EliahKagan · claude · EliahKagan · commit 28460859e0a0 · 2026-05-08T02:53:34.000-04:00
Second-pass diagnostic to complement `claude/cygwin-diag-ownership` (commit
`d3442e55`). Adds a pwsh step that runs `Get-Acl`/`icacls` on each path
to capture Windows-side ACL details (owner SID, inheritance flags), and a
Cygwin step that captures `getent passwd`, `mount` flags, GIT-related
environment variables, `git config --list --show-origin --show-scope`, and
`GIT_TRACE2=1 GIT_TRACE_SETUP=1` output for `git rev-parse --show-toplevel`
on each fixture (with the gitdb/smmap entries stripped from
`safe.directory` to reproduce the failing state).

Strips the 256-job `reproduce-safe-dir` matrix to keep CI burden minimal.

This branch should be deleted once the data is captured.

Co-authored-by: Claude Opus 4.7 (1M context) &lt;noreply@anthropic.com&gt;
diff --git a/.github/workflows/cygwin-test.yml b/.github/workflows/cygwin-test.yml
@@ -67,6 +67,128 @@ jobs:
       run: |
         ./init-tests-after-clone.sh
 
+    - name: Diagnose v2 — Windows ACL inspection (icacls, Get-Acl)
+      shell: pwsh
+      if: always()
+      run: |
+        $repo = "D:\a\GitPython\GitPython"
+        $paths = @(
+          $repo,
+          "$repo\.git",
+          "$repo\git\ext\gitdb",
+          "$repo\git\ext\gitdb\.git",
+          "$repo\.git\modules\gitdb",
+          "$repo\git\ext\gitdb\gitdb\ext\smmap",
+          "$repo\git\ext\gitdb\gitdb\ext\smmap\.git",
+          "$repo\.git\modules\gitdb\modules\smmap"
+        )
+        foreach ($p in $paths) {
+          Write-Host "==== $p"
+          if (Test-Path -LiteralPath $p) {
+            $item = Get-Item -LiteralPath $p -Force
+            Write-Host "Type: $(if ($item.PSIsContainer) {'Directory'} else {'File'})"
+            $acl = Get-Acl -LiteralPath $p
+            Write-Host "Owner: $($acl.Owner)"
+            Write-Host "Group: $($acl.Group)"
+            Write-Host "Sddl:  $($acl.Sddl)"
+            Write-Host "Access:"
+            $acl.Access | Format-Table IdentityReference, AccessControlType, FileSystemRights, IsInherited, InheritanceFlags, PropagationFlags -AutoSize
+            Write-Host "icacls output:"
+            icacls $p
+          } else {
+            Write-Host "(does not exist)"
+          }
+          Write-Host ""
+        }
+
+    - name: Diagnose v2 — Cygwin GIT_TRACE2, mount, system gitconfig, env
+      run: |
+        set +e
+        echo "==================================================================="
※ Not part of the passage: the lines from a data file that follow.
===== ./design.v =====
module trafficFSM(
    input A,B,C,D,clk,reset,
    output reg red_north,
    output reg yellow_north,
    output reg green_north,
    output reg red_east,
    output reg yellow_east,
    output reg green_east,
    output reg red_south,
    output reg yellow_south,
    output reg green_south,
    output reg red_west,
    output reg yellow_west,
    output reg green_west,
    output reg [1:0] PS,NS);
    parameter S0=0, S1=1, S2=2, S3=3;
    always @(posedge clk or posedge reset) begin
        if(reset) PS<=S0;
        else PS<=NS;
    end
    always @(posedge clk) begin
        PS=NS;
        case (PS)
            S0: begin
                if (B == 1) NS<=  S1;
                else if (C==1) NS<=  S2;
                else if (D==1) NS<=  S3;
                else NS<=  S1;
                red_north<=0;
                yellow_north<=0;
                green_north<=1;
                red_east<=1;
                yellow_east<=0;
                green_east<=0;
                red_south<=1;
                yellow_south<=0;
                green_south<=0;
                red_west<=1;
                yellow_west<=0;
                green_west<=0;
                red_north<= #50 0;
                yellow_north<=#50 1;
                green_north<=#50 0;
                red_east<=#50 1;
                yellow_east<=#50 0;
                green_east<=#50 0;
                red_south<=#50 1;
                yellow_south<=#50 0;
                green_south<=#50 0;
                red_west<=#50 1;
                yellow_west<=#50 0;
                green_west<=#50 0;
            end
            S1: begin
                if (C == 1) NS<=  S2;
                else if (D==1) NS<=  S3;
                else if (A==1) NS<=  S0;
                else NS<=  S2;
                red_north<=1;
                yellow_north<=0;
                green_north<=0;
                red_east<=0;
                yellow_east<=0;
                green_east<=1;
                red_south<=1;
                yellow_south<=0;
                green_south<=0;
                red_west<=1;
                yellow_west<=0;
                green_west<=0;
                red_north<=#50 1;
                yellow_north<=#50 0;
                green_north<=#50 0;
                red_east<=#50 0;
                yellow_east<=#50 1;
                green_east<=#50 0;
                red_south<=#50 1;
                yellow_south<=#50 0;
                green_south<=#50 0;
                red_west<=#50 1;
                yellow_west<=#50 0;
                green_west<=#50 0;
            end
            S2: begin
                if (D == 1) NS<=  S3;
                else if (A==1) NS<=  S0;
                else if (B==1) NS<=  S1;
                else NS<=  S3;
                red_north<=1;
                yellow_north<=0;
                green_north<=0;
                red_east<=1;
                yellow_east<=0;
                green_east<=0;
                red_south<=0;
                yellow_south<=0;
                green_south<=1;
                red_west<=1;
                yellow_west<=0;
                green_west<=0;
                red_north<=#50 1;
                yellow_north<=#50 0;
                green_north<=#50 0;
                red_east<=#50 1;
                yellow_east<=#50 0;
                green_east<=#50 0;
                red_south<=#50 0;
                yellow_south<=#50 1;
                green_south<=#50 0;
                red_west<=#50 1;
                yellow_west<=#50 0;
                green_west<=#50 0;
            end
            S3: begin
                if (A == 1) NS<=  S0;
                else if (B==1) NS<=  S1;
                else if (C==1) NS<=  S2;
                else NS<=  S0;
                red_north<=1;
                yellow_north<=0;
                green_north<=0;
                red_east<=1;
                yellow_east<=0;
                green_east<=0;
                red_south<=1;
                yellow_south<=0;
                green_south<=0;
                red_west<=0;
                yellow_west<=0;
                green_west<=1;
                red_north<=#50 1;
                yellow_north<=#50 0;
                green_north<=#50 0;
                red_east<=#50 1;
                yellow_east<=#50 0;
                green_east<=#50 0;
                red_south<=#50 1;
                yellow_south<=#50 0;
                green_south<=#50 0;
                red_west<=#50 0;
                yellow_west<=#50 1;
                green_west<=#50 0;
            end
            default: begin
                if (A == 1) NS<=S0;
                else if (B==1) NS<=S1;
                else if (C==1) NS<=S2;
                else if (D==1) NS<=S3;
                else NS<=S0;
                red_north<=1;
                yellow_north<=0;
                green_north<=0;
                red_east<=1;
                yellow_east<=0;
                green_east<=0;
                red_south<=1;
                yellow_south<=0;
                green_south<=0;
                red_west<=1;
                yellow_west<=0;
                green_west<=0;
            end
        endcase    
    end    
endmodule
+        echo "Cygwin user identity"
+        echo "==================================================================="
+        whoami
+        id
+        echo
+        echo "==================================================================="
+        echo "Cygwin: getent passwd <user>"
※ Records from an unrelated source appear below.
module claMultiplier(x,y,product);
input[15:0] x;
input[15:0] y;
output[31:0] product;
wire[15:0] xtemp [15:0];
wire[15:0] ptemp [15:0];
wire[15:0] carryTemp;
genvar i,j;
generate
for(i=0;i<16;i=i+1) 
    begin:for_loop1
        assign xtemp[i]=x & {16{y[i]}};
    end 
    assign ptemp[0]=xtemp[0];
    assign carryTemp[0]=1'b0;
    assign product[0]=ptemp[0][0];
    for(j=1;j<16;j=j+1) 
        begin:for_loop2
            claAdder add(xtemp[j],{carryTemp[j-1],ptemp[j-1][15-:15]},1'b0,ptemp[j],carryTemp[j]);
            assign product[j]=ptemp[j][0];
        end
    assign product[31:16]={carryTemp[15],ptemp[15][15-:15]};
endgenerate
endmodule
==> /design/flow/run.sh <==
#!/bin/bash
# OpenROAD 26Q1-2900-gdf79404cd8, Yosys 0.63+post, stock flow scripts
make -C /OpenROAD-flow-scripts/flow DESIGN_CONFIG=/design/flow/config.mk WORK_HOME=/design/flow/orfs finish
==> /design/flow/config.mk <==
export PLATFORM = sky130hd
export DESIGN_NAME = claMultiplier
export DESIGN_NICKNAME = claMultiplier
export VERILOG_FILES = /design/flow/design.v
export SDC_FILE = /design/flow/constraint.sdc
export NUM_CORES = 4
export LEC_CHECK = 1
export CORE_UTILIZATION = 30
==> /design/flow/constraint.sdc <==
current_design claMultiplier

set clk_period 54.3
set clk_io_pct 0.2

create_clock -name clk0 -period $clk_period

set non_clock_inputs [all_inputs -no_clocks]
set_input_delay [expr $clk_period * $clk_io_pct] -clock clk0 $non_clock_inputs
set_output_delay [expr $clk_period * $clk_io_pct] -clock clk0 [all_outputs]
+        echo "==================================================================="
+        getent passwd "$(whoami)" 2>&1
+        echo
+        echo "==================================================================="
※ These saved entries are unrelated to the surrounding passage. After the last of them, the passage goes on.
## ./constraint.sdc

```tcl
current_design ddr2_read_control

set clk_period 3.6
set clk_io_pct 0.2

create_clock -name clk0 -period $clk_period [get_ports {clk_in}]

set non_clock_inputs [all_inputs -no_clocks]
set_input_delay [expr $clk_period * $clk_io_pct] -clock clk0 $non_clock_inputs
set_output_delay [expr $clk_period * $clk_io_pct] -clock clk0 [all_outputs]
```

## ./design.v

```verilog
`timescale 1ns / 1ps
module ddr2_read_control(
    clk_in,
    rst_n,
    enable,
    app_en,
    app_cmd,
    app_addr,
    app_rd_data,
    app_rdy,
    app_rd_data_end,
    app_rd_data_valid
    );
    input clk_in;
    input rst_n;
    input enable;
    output reg app_en;
    output reg [2:0] app_cmd;
    output reg [26:0] app_addr;
    input [127:0] app_rd_data;
    input app_rdy;
    input app_rd_data_end;
    input app_rd_data_valid;
    reg [26:0] app_addr_tmp;
    reg [4:0] cstate;
    localparam IDLE = 5'b0_0001;
    localparam READ = 5'b0_0010;
    localparam WAIT = 5'b0_0100;
    localparam ADDR_ACCUMULATE = 5'b0_1000;
    localparam WAIT_FOR_CONFIG = 5'b1_0000;
    always @(posedge clk_in)
    begin
        if(rst_n) begin
            app_en <= 0;
            app_addr_tmp <= 27'h0;
            cstate <= IDLE;
        end
        else if(enable) begin
            case(cstate)
            IDLE:begin
                app_en <= 1;
                app_addr <= app_addr_tmp;
                app_cmd <= 3'b001;
                cstate <= READ;
            end
            READ:begin
                if(app_rdy) begin
                    app_en <= 1'b0;
                    app_addr_tmp <= app_addr_tmp + 27'h8;
                    cstate <= IDLE;
                end
            end
            default:cstate <= IDLE;
            endcase
        end  
    end
endmodule
```

## ./config.mk

```make
export PLATFORM = sky130hd
export DESIGN_NAME = ddr2_read_control
export DESIGN_NICKNAME = ddr2_read_control
export VERILOG_FILES = /design/flow/design.v
export SDC_FILE = /design/flow/constraint.sdc
export NUM_CORES = 4
export LEC_CHECK = 1
export CORE_UTILIZATION = 40
```

## ./run.sh

```bash
#!/bin/bash
# OpenROAD 26Q1-2900-gdf79404cd8, Yosys 0.63+post, stock flow scripts
make -C /OpenROAD-flow-scripts/flow DESIGN_CONFIG=/design/flow/config.mk WORK_HOME=/design/flow/orfs finish
```

==> impl_metrics.prom <==
# HELP chip_impl_metric Yosys and OpenROAD flow results
# TYPE chip_impl_metric gauge
chip_impl_metric{name="grt_pass1_wl",unit="µm"} 5620
chip_impl_metric{name="max_cap_violations",unit=""} 0
chip_impl_metric{name="num_io_pins",unit=""} 165
chip_impl_metric{name="cts-resized-gates",unit=""} 0
chip_impl_info{name="cts_tree",value="done"} 1
chip_impl_metric{name="peakVddDrop",unit="µV"} 172
chip_impl_metric{name="finalSetupViolCount",unit=""} 0
chip_impl_metric{name="p_leak",unit="nW"} 0.785
chip_impl_metric{name="timing.fmax",unit="GHz"} 0.384
chip_impl_metric{name="clock_sink_total",unit=""} 51
chip_impl_metric{name="numSynthFlops",unit=""} 51
chip_impl_metric{name="yosys.cell_types.count",unit=""} 32
chip_impl_metric{name="r2r_cells",unit=""} 5
chip_impl_metric{name="tns",unit="ps"} 0
chip_impl_metric{name="port_buffers",unit=""} 28
chip_impl_metric{name="first_global_vias",unit=""} 1222
chip_impl_info{name="criticalPathCategory",value="input port to flop"} 1
chip_impl_metric{name="synth_largest_type_area_fraction",unit="%"} 35.2
chip_impl_metric{name="wl",unit="µm"} 3330
chip_impl_metric{name="worst_skew_pair.late_latency",unit="ps"} 300
chip_impl_metric{name="yosysSeqAreaShare",unit="%"} 61.6
chip_impl_info{name="clockRootBuffer",value="sky130_fd_sc_hd__clkbuf_8"} 1
chip_impl_metric{name="synth_stat.cells",unit=""} 175
chip_impl_metric{name="number_of_warnings_issued_by_yosys",unit=""} 1
chip_impl_metric{name="gr-total-overflow",unit=""} 0
chip_impl_metric{name="cell_area_after_synthesis",unit="mm²"} 0.00205
chip_impl_metric{name="antenna_cell_count",unit=""} 0
chip_impl_metric{name="ctsHtreeMaxLevel",unit=""} 2
chip_impl_metric{name="yosys-stat-area",unit="mm²"} 0.00205
chip_impl_metric{name="coreArea",unit="mm²"} 0.00482
chip_impl_info{name="cell_taking_the_most_area_after_synthesis",value="sky130_fd_sc_hd__edfxtp_1"} 1
chip_impl_metric{name="drtIter0Drc",unit=""} 57
chip_impl_metric{name="via_count",unit=""} 1346
chip_impl_metric{name="synth.avg_cell_area",unit="µm²"} 11.7
chip_impl_info{name="postSynth.topFlopCell",value="sky130_fd_sc_hd__dfxtp_1"} 1
chip_impl_metric{name="async_reset_ff_share",unit="%"} 0
chip_impl_metric{name="cp.arrival",unit="ps"} 2830
chip_impl_metric{name="drt_drc_violations_left",unit=""} 0
chip_impl_info{name="crit_path_end_kind",value="flop"} 1
chip_impl_info{name="cp_max_delay_cell",value="sky130_fd_sc_hd__clkdlybuf4s50_1"} 1
chip_impl_metric{name="finalHoldViolCount",unit=""} 0
chip_impl_metric{name="routed_wire_length_per_instance",unit="µm"} 12.2
chip_impl_metric{name="place.detailed.hpwl",unit="µm"} 2250
chip_impl_metric{name="final.hold.worst_slack",unit="ps"} 490
chip_impl_info{name="worstReg2RegStart",value="app_addr_tmp[3]"} 1
chip_impl_metric{name="timing.critical_path.required",unit="ps"} 3830
chip_impl_metric{name="power_density_of_the_placed_cells",unit="mW/mm²"} 403
chip_impl_metric{name="place_congestion",unit=""} 0.805
chip_impl_info{name="startpoint",value="enable"} 1
chip_impl_metric{name="clk_pin_slew",unit="ps"} 90
chip_impl_metric{name="hold_path_depth",unit=""} 0
chip_impl_metric{name="clock_tree.buffer_depth",unit=""} 2
chip_impl_metric{name="floorplan.initialDensity",unit="%"} 42.5
chip_impl_metric{name="antenna_left",unit=""} 0
chip_impl_metric{name="fp.dieArea",unit="mm²"} 0.00541
chip_impl_metric{name="grt_antenna_before_repair",unit=""} 0
chip_impl_metric{name="critical_path.max_stage_delay",unit="ps"} 620
chip_impl_metric{name="n_fill_cell",unit=""} 431
chip_impl_info{name="timing.critical_path.from_type",value="input port"} 1
chip_impl_metric{name="final_period_minus_worst_setup_slack",unit="ps"} 2600
chip_impl_metric{name="edf_count",unit=""} 24
chip_impl_metric{name="grt_max_degree",unit=""} 29
chip_impl_metric{name="global_route.usage.total",unit="%"} 14.0
chip_impl_metric{name="worst_clock_skew",unit="ps"} 7.11
chip_impl_info{name="hold_class",value="flop to flop"} 1
chip_impl_metric{name="final_layout_size_suffix_gt1_share",unit="%"} 7.32
chip_impl_metric{name="die_w",unit="µm"} 73.5
chip_impl_metric{name="dr.pass1.iters",unit=""} 4
chip_impl_metric{name="signed_area_change_from_the_synthesized_netlist_to_the_final_layout",unit="%"} 19.6
chip_impl_info{name="synth.top_cells.by_area",value="sky130_fd_sc_hd__edfxtp_1, sky130_fd_sc_hd__dfxtp_1, sky130_fd_sc_hd__a21oi_1, sky130_fd_sc_hd__o31ai_1, sky130_fd_sc_hd__or4_1"} 1
chip_impl_metric{name="final_report_max_slew_violation_count",unit=""} 0
chip_impl_metric{name="finalClockPeriodUsage",unit="%"} 72.3
chip_impl_info{name="cp_cell_sequence",value="clkdlybuf4s50_1, and4_2, nand4_1, or4_1, a21oi_1"} 1
chip_impl_metric{name="post_drt_via_cell_ratio",unit=""} 4.95
chip_impl_info{name="rsz0062_at_grt",value="no"} 1
chip_impl_metric{name="number_of_standard_cells_after_synthesis",unit=""} 175
chip_impl_info{name="min_from",value="app_addr_tmp[26]"} 1
chip_impl_metric{name="ctsHoldBuffers",unit=""} 0
chip_impl_info{name="mostFrequentLayoutCell",value="sky130_fd_sc_hd__clkdlybuf4s50_1"} 1
chip_impl_metric{name="fp.dieH",unit="µm"} 73.5
chip_impl_info{name="outcome",value="completed"} 1
chip_impl_metric{name="std_cell_rows",unit=""} 25
chip_impl_metric{name="cts_buffers",unit=""} 5
chip_impl_metric{name="cts_setup_buffers",unit=""} 0
chip_impl_metric{name="cp_max_fo",unit=""} 13
chip_impl_info{name="layout_top_cells_excl_fill_tap",value="sky130_fd_sc_hd__clkdlybuf4s50_1, sky130_fd_sc_hd__dfxtp_1, sky130_fd_sc_hd__edfxtp_1, sky130_fd_sc_hd__a21oi_1, sky130_fd_sc_hd__nor2_1"} 1
chip_impl_metric{name="openroad.warnings",unit=""} 155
+        echo "Cygwin: mount points (look for ntsec/acl flags)"
+        echo "==================================================================="
+        mount
+        echo
+        echo "==================================================================="
+        echo "Git: env-related to config"
+        echo "==================================================================="
+        env | grep -iE 'GIT|HOME' | sort
+        echo
+        echo "==================================================================="
+        echo "Git: full safe.directory at all config scopes"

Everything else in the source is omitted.